→ Collected data

^^^^^^^^

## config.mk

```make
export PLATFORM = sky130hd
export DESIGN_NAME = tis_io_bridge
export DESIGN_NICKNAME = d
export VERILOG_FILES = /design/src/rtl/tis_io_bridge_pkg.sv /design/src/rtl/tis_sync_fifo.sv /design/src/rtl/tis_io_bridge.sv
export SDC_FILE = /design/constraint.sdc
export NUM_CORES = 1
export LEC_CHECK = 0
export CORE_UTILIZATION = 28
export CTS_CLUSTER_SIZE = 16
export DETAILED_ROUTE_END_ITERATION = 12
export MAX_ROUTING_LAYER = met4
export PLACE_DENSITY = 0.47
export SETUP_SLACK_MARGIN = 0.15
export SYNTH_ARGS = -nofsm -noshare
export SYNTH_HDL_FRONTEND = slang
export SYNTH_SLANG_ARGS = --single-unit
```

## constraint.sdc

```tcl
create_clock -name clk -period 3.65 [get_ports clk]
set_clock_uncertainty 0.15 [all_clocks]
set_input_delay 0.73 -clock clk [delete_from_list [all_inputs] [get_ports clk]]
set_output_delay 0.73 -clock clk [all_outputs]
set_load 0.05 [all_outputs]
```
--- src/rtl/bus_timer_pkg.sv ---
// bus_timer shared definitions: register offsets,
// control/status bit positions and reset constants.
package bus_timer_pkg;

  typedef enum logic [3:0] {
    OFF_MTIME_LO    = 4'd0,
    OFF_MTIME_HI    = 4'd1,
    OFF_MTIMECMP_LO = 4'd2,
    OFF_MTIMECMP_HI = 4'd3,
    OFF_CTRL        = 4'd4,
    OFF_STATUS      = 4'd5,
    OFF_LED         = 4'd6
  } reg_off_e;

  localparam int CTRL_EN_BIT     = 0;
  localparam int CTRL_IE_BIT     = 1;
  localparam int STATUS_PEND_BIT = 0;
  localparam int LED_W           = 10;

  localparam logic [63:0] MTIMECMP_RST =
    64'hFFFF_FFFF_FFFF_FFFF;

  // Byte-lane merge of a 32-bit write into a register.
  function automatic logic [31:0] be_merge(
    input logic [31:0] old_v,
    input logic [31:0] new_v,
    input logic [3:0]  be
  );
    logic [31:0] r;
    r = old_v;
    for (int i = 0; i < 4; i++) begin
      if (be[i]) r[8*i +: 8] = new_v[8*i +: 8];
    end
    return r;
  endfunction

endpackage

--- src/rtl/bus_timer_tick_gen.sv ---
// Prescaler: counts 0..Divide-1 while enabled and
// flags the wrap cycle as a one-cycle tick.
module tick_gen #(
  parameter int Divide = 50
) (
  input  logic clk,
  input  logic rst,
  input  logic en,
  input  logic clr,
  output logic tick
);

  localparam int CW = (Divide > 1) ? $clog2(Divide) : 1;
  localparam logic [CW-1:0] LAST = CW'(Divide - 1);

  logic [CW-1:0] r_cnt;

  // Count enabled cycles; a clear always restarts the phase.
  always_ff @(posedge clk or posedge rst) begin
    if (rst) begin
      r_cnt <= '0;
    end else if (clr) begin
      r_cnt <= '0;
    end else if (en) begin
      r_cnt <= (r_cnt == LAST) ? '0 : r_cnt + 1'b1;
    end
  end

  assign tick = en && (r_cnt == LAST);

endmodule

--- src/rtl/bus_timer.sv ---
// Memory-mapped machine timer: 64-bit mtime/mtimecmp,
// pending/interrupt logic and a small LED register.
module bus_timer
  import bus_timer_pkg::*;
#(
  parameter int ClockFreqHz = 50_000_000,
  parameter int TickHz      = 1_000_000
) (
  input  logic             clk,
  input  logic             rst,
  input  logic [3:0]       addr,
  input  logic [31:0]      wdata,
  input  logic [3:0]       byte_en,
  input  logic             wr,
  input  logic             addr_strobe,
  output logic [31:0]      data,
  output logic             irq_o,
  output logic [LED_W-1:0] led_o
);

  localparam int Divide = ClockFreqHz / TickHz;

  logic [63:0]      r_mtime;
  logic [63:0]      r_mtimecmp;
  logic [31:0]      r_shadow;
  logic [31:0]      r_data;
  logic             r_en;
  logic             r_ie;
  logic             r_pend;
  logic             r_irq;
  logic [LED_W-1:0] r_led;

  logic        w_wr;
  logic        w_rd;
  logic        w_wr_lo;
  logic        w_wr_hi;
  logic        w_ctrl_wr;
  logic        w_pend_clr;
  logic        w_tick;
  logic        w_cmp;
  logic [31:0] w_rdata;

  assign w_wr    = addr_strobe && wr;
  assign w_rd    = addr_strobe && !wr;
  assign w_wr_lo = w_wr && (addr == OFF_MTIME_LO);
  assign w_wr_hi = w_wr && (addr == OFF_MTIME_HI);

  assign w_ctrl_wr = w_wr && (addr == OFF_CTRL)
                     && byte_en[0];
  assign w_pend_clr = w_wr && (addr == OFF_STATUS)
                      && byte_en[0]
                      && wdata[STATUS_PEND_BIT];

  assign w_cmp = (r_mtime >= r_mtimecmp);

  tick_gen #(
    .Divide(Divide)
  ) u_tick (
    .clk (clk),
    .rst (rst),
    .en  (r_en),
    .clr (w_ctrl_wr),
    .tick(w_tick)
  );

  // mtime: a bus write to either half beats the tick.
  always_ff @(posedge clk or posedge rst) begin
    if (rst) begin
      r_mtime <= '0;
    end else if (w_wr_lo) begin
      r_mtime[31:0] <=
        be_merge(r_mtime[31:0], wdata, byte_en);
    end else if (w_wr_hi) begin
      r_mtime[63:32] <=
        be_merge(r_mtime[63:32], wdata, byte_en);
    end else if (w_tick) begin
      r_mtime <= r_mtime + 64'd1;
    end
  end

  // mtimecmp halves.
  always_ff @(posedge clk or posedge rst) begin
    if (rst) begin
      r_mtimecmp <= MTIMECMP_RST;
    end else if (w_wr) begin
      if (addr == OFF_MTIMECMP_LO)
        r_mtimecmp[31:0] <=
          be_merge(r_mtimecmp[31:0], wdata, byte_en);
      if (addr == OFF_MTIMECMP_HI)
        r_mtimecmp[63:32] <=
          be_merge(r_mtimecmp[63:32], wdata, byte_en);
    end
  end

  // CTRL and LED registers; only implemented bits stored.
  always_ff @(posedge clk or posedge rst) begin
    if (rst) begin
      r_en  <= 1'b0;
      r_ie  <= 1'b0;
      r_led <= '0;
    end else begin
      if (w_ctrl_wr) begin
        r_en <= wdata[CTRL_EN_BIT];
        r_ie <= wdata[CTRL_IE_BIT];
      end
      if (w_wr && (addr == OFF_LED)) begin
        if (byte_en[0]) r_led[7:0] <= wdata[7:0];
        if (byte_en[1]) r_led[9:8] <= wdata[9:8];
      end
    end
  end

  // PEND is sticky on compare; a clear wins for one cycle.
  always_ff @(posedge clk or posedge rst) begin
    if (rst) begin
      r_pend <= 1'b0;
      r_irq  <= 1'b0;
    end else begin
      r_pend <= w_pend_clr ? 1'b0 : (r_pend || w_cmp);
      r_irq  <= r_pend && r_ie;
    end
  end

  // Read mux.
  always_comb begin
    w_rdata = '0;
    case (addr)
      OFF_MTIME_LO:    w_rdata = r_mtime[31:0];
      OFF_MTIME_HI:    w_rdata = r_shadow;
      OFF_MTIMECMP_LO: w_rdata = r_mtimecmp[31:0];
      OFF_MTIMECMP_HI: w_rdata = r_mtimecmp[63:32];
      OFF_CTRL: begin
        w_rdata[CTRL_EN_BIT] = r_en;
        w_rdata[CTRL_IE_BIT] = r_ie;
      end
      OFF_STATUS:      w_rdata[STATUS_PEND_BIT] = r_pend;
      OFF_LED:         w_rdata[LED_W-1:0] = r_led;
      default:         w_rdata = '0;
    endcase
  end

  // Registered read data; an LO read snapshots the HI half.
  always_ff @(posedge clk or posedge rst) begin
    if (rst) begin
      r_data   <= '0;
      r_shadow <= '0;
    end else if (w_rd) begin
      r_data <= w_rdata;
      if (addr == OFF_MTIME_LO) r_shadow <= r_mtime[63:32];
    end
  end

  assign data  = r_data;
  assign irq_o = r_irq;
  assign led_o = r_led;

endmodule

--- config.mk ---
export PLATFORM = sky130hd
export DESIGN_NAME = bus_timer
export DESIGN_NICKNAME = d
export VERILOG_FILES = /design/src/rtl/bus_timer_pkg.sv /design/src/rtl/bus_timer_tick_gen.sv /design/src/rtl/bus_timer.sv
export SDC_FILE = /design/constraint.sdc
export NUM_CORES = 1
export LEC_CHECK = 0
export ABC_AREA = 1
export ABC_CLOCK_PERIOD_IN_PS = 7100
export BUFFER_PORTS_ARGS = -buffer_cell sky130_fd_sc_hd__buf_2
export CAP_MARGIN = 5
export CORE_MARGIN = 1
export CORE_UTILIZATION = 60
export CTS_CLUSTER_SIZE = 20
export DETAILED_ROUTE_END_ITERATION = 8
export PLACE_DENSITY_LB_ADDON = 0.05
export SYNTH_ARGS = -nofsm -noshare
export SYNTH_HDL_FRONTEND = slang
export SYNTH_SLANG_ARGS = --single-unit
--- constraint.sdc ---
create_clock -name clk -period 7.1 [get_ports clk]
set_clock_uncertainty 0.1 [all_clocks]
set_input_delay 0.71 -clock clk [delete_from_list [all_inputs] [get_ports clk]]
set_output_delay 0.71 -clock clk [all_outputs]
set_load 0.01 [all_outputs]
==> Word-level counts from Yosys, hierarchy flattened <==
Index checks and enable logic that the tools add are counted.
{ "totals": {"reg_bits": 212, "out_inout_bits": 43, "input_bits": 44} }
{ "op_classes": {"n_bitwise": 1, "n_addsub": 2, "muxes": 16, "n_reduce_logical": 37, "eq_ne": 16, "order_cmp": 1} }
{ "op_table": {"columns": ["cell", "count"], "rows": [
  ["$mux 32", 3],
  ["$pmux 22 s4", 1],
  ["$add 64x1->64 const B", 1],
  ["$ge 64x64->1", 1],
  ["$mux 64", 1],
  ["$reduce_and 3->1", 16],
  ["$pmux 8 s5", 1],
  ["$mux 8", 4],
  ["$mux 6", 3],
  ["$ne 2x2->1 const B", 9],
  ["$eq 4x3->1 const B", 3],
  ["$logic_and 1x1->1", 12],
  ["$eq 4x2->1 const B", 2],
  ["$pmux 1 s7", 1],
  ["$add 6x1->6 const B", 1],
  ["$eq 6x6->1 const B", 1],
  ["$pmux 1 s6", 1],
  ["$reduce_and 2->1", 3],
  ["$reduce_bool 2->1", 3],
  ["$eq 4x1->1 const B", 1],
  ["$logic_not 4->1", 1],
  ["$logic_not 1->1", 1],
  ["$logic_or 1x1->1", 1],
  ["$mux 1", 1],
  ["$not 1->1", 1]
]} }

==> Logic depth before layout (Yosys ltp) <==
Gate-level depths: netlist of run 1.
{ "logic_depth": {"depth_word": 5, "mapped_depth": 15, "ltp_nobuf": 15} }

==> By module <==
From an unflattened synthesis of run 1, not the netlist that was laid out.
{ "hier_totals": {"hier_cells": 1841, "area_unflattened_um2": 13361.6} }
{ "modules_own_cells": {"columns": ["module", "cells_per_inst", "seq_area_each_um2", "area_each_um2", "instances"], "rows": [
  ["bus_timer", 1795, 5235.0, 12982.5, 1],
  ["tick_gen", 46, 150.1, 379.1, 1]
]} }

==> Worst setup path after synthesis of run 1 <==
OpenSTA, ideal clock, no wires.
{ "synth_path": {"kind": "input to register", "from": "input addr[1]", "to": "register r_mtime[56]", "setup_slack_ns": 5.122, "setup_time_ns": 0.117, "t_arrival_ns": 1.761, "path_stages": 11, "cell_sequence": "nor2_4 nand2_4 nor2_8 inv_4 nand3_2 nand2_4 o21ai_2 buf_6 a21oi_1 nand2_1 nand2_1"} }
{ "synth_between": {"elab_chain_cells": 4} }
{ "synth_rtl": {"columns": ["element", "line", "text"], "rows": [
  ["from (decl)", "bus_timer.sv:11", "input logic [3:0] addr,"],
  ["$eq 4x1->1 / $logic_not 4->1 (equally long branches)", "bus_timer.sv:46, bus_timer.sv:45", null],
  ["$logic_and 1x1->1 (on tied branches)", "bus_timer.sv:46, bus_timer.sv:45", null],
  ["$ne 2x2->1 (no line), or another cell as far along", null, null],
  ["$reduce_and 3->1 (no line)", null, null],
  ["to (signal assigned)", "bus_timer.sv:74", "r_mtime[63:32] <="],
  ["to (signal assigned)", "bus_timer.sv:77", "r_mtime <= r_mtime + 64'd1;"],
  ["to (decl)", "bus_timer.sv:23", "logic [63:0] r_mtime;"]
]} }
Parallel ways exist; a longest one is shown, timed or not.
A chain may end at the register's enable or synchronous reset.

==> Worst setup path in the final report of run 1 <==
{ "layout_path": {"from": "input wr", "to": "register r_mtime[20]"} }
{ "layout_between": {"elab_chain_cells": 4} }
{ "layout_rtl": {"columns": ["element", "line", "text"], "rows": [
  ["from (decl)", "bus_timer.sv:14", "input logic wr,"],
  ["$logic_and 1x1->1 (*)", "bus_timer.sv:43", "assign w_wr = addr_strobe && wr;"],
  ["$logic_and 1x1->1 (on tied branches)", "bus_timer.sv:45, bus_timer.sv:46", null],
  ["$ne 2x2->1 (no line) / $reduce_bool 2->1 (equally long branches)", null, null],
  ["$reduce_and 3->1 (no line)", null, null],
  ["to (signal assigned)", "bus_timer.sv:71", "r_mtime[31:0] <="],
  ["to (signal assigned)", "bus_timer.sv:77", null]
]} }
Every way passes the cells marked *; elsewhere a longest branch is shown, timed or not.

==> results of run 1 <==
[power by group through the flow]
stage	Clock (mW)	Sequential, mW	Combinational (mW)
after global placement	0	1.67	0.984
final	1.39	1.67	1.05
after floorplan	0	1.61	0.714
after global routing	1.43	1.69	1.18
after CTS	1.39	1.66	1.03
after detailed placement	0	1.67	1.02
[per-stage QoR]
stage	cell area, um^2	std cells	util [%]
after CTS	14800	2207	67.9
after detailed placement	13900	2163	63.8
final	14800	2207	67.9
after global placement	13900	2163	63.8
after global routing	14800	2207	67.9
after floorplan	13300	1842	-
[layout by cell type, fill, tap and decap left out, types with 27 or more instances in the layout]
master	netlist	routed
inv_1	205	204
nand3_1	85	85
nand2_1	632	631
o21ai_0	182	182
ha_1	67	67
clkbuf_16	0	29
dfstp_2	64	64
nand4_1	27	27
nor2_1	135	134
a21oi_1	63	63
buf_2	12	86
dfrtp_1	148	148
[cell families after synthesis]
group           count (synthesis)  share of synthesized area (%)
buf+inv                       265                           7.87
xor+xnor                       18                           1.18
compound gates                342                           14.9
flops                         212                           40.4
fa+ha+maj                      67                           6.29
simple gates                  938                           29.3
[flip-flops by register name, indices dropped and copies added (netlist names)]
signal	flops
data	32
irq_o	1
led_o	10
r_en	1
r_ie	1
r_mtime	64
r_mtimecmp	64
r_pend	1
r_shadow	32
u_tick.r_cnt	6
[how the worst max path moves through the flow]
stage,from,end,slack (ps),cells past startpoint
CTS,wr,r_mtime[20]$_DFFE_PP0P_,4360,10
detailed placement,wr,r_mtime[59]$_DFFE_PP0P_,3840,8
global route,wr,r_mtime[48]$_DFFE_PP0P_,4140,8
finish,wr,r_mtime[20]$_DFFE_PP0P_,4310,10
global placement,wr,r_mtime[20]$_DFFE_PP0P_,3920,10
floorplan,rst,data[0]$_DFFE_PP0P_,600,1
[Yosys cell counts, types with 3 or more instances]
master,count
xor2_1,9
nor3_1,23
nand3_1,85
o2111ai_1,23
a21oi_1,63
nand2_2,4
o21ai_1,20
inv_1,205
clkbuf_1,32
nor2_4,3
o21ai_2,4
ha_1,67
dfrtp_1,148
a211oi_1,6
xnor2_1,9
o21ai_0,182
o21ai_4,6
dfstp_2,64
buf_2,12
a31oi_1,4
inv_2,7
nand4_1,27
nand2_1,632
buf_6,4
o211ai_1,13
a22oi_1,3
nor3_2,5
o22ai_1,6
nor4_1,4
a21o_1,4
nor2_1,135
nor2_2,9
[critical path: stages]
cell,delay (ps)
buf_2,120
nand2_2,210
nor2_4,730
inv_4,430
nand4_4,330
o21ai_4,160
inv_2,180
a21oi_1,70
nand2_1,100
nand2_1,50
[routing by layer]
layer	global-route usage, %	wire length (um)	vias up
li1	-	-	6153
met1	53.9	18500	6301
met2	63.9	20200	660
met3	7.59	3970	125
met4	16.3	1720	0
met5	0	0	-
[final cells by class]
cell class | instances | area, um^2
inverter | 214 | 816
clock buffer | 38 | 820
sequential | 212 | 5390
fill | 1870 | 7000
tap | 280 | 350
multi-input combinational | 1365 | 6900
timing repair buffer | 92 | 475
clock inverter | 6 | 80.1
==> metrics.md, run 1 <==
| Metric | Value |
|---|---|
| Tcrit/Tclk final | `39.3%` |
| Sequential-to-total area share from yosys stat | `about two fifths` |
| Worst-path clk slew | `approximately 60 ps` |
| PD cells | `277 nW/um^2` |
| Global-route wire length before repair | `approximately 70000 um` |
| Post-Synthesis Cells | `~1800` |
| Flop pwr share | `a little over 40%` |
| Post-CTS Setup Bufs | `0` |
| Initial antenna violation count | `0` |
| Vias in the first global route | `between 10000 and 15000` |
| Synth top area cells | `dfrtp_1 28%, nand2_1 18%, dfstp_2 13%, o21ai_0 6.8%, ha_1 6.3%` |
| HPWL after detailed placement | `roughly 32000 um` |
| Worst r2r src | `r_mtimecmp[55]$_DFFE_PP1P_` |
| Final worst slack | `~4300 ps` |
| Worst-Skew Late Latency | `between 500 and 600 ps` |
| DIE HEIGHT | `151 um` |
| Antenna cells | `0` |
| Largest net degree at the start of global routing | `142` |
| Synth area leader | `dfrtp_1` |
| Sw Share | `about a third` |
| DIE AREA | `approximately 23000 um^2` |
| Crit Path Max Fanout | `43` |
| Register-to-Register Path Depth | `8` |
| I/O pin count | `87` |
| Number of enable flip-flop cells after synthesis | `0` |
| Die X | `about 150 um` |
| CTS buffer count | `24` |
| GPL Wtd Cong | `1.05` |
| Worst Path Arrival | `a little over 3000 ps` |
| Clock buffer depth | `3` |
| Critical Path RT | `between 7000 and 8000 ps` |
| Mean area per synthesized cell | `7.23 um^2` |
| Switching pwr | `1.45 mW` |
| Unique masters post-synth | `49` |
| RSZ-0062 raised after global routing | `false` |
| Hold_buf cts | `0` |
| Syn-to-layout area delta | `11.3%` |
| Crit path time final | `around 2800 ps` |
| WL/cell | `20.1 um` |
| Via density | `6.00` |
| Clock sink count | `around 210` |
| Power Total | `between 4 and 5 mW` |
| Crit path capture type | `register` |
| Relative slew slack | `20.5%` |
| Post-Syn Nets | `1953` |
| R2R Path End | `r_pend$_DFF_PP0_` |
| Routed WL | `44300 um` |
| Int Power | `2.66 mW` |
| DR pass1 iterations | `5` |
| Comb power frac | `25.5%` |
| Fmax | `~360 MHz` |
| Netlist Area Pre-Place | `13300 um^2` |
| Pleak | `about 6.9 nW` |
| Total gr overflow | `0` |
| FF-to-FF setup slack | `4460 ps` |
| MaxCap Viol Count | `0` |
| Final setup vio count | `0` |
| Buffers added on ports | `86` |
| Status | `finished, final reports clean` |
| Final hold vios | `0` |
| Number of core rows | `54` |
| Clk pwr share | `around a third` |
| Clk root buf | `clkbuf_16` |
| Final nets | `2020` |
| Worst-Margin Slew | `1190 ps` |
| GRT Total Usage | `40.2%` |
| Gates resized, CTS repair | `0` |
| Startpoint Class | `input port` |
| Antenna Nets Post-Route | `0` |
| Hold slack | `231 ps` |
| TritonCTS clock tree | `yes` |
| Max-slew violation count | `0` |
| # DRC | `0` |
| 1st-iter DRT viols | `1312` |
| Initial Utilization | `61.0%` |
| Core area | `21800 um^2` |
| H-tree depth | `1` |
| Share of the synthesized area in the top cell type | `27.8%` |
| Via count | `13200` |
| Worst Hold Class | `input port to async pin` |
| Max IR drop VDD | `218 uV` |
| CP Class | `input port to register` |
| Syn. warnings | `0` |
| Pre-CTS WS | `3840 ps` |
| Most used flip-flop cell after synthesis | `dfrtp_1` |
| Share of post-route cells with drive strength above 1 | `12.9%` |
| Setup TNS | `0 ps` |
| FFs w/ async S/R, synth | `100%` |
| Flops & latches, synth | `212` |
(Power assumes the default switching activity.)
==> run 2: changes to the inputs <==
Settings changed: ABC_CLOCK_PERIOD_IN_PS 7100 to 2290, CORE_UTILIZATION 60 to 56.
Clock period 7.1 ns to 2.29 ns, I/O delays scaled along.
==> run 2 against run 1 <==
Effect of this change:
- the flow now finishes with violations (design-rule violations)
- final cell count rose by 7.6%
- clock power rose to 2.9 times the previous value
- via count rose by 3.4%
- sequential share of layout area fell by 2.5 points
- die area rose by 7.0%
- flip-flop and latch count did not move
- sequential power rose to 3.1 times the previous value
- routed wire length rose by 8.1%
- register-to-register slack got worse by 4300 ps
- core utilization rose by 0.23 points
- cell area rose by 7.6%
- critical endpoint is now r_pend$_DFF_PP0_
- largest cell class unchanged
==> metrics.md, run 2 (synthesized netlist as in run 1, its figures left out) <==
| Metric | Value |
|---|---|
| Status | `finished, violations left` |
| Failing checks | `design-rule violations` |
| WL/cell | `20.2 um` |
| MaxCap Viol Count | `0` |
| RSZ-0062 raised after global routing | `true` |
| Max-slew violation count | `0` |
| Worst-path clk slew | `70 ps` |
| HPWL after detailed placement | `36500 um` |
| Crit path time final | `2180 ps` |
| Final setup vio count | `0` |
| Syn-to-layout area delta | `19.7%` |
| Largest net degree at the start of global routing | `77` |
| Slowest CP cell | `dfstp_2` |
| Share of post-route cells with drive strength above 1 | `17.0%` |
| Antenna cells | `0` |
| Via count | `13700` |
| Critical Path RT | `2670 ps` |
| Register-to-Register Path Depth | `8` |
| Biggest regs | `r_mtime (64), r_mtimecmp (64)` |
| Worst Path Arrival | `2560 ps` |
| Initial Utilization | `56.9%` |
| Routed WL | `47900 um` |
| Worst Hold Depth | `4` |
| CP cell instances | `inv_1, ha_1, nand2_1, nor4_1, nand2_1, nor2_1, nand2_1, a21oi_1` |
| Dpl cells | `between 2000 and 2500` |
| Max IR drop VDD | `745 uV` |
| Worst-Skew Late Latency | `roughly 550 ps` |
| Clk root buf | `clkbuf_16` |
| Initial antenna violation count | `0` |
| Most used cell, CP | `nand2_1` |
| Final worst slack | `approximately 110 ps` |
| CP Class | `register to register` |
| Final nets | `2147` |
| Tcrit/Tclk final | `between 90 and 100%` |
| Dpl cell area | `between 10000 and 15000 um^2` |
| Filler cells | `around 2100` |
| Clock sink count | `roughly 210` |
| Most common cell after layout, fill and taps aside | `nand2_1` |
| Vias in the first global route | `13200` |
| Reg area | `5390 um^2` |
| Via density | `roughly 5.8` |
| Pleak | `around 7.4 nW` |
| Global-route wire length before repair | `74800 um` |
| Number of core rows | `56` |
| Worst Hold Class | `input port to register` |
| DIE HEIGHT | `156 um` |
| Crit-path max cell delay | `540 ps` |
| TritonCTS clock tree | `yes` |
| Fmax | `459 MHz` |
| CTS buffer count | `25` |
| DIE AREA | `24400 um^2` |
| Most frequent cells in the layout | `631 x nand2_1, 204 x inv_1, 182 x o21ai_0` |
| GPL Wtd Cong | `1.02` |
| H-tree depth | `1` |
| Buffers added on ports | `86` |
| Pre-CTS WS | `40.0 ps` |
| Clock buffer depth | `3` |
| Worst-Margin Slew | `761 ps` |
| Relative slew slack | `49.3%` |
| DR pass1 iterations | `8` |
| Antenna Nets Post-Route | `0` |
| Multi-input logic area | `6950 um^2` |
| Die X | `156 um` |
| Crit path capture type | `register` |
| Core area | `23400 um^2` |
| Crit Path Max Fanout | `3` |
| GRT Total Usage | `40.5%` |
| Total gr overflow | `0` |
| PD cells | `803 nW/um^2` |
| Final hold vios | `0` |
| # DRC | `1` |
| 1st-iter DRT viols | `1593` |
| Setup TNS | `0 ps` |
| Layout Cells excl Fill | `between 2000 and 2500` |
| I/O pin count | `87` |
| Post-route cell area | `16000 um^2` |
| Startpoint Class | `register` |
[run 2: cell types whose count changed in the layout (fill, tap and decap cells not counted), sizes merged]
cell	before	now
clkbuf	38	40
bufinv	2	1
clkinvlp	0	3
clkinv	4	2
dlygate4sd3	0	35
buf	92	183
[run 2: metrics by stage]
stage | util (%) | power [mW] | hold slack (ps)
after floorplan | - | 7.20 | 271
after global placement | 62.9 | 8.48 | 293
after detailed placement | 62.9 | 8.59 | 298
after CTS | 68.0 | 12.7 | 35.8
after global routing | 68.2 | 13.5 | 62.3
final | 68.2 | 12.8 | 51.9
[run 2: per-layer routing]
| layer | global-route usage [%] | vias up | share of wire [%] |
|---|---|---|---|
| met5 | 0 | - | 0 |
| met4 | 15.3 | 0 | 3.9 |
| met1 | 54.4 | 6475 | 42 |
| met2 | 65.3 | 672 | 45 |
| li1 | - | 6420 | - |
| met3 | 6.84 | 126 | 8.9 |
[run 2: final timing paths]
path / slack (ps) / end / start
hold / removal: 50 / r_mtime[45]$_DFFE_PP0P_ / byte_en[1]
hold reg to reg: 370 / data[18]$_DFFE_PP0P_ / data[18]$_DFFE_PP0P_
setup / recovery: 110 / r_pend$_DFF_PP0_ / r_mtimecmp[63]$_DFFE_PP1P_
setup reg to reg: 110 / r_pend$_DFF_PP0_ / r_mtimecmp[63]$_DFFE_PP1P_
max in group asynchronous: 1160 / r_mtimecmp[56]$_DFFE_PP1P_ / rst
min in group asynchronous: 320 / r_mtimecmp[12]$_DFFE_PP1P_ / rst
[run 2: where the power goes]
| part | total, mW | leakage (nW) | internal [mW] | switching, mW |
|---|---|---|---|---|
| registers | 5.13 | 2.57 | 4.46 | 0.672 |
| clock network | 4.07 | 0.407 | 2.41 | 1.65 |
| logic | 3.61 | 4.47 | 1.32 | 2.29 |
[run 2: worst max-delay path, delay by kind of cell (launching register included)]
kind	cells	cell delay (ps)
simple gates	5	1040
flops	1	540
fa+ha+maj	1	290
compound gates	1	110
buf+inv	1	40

^^^^^^^^

→ What is expected
Above are the records; repeat exactly the lines from the one holding "setup / recovery: 110" down to the one holding "min in group", end lines included.

→ Reply
setup / recovery: 110 / r_pend$_DFF_PP0_ / r_mtimecmp[63]$_DFFE_PP1P_
setup reg to reg: 110 / r_pend$_DFF_PP0_ / r_mtimecmp[63]$_DFFE_PP1P_
max in group asynchronous: 1160 / r_mtimecmp[56]$_DFFE_PP1P_ / rst
min in group asynchronous: 320 / r_mtimecmp[12]$_DFFE_PP1P_ / rst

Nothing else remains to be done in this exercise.